As previsões sobre o resultado da votação eram amplamente favoráveis à aprovação do projeto. Eis que o presidente-executivo do Uber, Dara Khosrowshahi, em pessoa, veio dos EUA para o Brasil, sendo recebido por senadores e até pelo ministro da Fazenda Henrique Meirelles. Resultado? O projeto foi descaracterizado por emendas que visam deixar o Uber e os demais aplicativos operando acima das leis vigentes. Aprovado por ampla maioria, o novo texto foi remetido novamente à Câmara dos Deputados. Para tal mudança brusca de direção do projeto, é de se imaginar os mimos que a presidência da corporação tenha oferecido aos nossos senadores. O fato de um presidente de uma empresa estrangeira vir ao país e virar radicalmente uma votação no Senado dá dimensão do tamanho da força dessa empresa multinacional.

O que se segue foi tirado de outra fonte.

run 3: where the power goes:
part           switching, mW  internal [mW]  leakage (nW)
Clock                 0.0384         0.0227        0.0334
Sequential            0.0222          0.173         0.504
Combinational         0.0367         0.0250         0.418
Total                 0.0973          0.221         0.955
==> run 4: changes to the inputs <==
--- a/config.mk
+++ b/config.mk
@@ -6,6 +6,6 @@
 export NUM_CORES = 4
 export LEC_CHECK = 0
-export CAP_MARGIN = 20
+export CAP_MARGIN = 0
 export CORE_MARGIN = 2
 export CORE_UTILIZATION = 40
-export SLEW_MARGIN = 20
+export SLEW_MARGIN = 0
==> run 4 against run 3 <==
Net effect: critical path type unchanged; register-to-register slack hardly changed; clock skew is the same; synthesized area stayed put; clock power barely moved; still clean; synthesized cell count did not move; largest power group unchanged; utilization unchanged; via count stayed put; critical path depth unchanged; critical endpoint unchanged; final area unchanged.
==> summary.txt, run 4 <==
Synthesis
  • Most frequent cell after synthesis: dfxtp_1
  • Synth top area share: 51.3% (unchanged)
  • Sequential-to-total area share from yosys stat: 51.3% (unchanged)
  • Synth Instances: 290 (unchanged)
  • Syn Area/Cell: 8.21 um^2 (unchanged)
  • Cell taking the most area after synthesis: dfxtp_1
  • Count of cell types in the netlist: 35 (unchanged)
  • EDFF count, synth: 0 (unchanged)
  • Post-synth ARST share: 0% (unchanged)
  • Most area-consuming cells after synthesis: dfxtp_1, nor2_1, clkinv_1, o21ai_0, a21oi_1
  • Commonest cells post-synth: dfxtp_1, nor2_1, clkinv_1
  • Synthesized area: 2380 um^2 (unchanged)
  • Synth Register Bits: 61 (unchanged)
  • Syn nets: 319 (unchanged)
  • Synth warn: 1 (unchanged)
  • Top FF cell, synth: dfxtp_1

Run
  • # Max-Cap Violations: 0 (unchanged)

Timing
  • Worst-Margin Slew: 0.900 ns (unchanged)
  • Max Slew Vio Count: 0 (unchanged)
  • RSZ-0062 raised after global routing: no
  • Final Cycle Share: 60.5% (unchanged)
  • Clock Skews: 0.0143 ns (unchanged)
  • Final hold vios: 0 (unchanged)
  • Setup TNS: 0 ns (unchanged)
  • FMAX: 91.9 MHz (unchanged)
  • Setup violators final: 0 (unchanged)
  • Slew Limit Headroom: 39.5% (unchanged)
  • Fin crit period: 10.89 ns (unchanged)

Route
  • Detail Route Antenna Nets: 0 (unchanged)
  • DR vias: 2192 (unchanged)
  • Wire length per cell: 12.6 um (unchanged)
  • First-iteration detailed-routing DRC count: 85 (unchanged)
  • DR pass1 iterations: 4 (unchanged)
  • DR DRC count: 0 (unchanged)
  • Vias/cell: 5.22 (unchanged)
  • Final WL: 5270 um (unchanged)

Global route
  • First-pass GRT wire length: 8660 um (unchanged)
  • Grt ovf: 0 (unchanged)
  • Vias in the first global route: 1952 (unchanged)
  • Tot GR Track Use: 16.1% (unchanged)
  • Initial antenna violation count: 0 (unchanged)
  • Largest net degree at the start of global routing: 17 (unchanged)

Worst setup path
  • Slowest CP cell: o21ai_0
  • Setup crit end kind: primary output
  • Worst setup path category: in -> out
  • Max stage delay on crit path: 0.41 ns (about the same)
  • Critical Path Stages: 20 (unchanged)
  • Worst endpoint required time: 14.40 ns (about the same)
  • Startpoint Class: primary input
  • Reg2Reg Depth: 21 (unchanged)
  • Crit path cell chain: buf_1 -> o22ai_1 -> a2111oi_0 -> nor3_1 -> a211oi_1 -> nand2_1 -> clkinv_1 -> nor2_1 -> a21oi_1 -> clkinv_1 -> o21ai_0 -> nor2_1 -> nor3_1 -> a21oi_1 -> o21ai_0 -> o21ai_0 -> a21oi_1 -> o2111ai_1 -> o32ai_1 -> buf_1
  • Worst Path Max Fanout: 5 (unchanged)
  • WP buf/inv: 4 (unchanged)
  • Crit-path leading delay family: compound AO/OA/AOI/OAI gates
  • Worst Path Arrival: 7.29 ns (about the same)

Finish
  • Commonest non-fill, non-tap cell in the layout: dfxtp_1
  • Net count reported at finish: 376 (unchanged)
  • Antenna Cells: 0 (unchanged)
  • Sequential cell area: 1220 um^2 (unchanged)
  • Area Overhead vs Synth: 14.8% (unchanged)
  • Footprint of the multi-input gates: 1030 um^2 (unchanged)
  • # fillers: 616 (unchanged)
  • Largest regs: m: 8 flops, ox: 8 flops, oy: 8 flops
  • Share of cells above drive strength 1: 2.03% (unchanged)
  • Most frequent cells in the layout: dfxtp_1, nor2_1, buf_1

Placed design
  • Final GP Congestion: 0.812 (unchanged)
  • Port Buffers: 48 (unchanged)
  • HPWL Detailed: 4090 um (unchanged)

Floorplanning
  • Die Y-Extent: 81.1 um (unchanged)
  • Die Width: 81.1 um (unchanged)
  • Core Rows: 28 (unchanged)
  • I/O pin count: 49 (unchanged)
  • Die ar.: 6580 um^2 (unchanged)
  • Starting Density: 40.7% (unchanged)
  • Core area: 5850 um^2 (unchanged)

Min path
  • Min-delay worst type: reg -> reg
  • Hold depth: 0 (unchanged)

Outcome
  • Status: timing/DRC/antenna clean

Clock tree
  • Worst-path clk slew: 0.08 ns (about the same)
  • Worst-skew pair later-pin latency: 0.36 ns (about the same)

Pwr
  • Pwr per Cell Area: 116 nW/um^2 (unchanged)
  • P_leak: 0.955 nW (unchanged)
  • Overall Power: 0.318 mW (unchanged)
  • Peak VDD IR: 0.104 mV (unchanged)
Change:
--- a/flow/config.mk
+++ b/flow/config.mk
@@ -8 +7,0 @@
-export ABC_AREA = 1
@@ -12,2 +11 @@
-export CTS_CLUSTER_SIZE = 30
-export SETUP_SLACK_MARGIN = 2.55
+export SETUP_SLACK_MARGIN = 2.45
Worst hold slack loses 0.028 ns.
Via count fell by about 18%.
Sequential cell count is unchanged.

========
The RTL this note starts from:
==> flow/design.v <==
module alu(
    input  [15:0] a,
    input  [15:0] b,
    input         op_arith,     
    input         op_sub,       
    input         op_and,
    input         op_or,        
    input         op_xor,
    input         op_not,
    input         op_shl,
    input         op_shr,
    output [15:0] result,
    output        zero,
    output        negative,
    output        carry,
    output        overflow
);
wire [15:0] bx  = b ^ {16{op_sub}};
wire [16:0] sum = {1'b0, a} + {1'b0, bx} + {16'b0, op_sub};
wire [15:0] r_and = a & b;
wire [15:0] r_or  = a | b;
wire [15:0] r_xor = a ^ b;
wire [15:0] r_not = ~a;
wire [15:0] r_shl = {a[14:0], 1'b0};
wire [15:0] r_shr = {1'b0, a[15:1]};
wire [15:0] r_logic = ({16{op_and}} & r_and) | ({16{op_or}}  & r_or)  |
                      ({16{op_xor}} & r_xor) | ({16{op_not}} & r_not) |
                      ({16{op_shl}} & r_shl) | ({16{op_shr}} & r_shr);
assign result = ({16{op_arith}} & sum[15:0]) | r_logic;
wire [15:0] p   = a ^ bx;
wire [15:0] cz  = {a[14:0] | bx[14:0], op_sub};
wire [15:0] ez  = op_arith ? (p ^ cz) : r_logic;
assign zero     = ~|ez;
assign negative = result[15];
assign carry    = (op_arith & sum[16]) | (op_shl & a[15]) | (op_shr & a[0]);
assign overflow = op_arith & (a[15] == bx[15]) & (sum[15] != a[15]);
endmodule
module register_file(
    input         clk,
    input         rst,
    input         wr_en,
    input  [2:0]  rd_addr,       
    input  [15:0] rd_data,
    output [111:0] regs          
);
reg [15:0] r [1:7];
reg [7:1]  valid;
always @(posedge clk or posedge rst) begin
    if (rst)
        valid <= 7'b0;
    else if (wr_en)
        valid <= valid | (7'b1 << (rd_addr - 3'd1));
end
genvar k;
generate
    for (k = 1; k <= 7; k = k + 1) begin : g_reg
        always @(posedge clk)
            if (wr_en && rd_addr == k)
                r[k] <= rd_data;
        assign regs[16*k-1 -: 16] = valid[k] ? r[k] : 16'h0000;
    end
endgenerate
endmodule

Ainda vamos pagar caro pela fetichização que a maior parte das pessoas têm pelo Uber. Enquanto ele serve para satisfazer o desejo de parte da população em andar de carro (e se endividar no cartão de crédito), tudo parece lindo. Quando a “plataforma” for aplicada nas demais profissões [1], muitos vão hipocritamente se perguntar como isso aconteceu. A “uberização” do mercado de trabalho vai nos deixar com saudade da reforma trabalhista de Michel Temer. A “uberização” do mundo do trabalho vem sendo objeto de estudos e de severas críticas por parte dos organismos internacionais, como a Organização Internacional do Trabalho. Vários países europeus já se mobilizaram para impedir o Uber em seus territórios. O exemplo mais recente é o de Londres, onde o aplicativo teve sua licença cancelada
O governo brasileiro e o grande capital tentam vender o Uber como saída para o desemprego que atinge cerca de 14 milhões de brasileiros. O discurso do Uber para seus “parceiros” (como chama os motoristas, para não denotar vínculo empregatício) é o mesmo que os governos neoliberais usam para a população em geral: “se houver qualquer regulamentação o aplicativo ficará inviável! (…) Teremos que encerrar as atividades!” Exatamente igual às falas do tipo “a reforma trabalhista é necessária para gerar empregos”, como se a culpa do desemprego fosse dos direitos do trabalhador. Pura lorota. O Uber pagar mais impostos e seguir regras básicas de funcionamento e segurança não inviabiliza sistema nenhum. Mas prevalece a ganância de ganhar mais às custas do trabalho dos motoristas.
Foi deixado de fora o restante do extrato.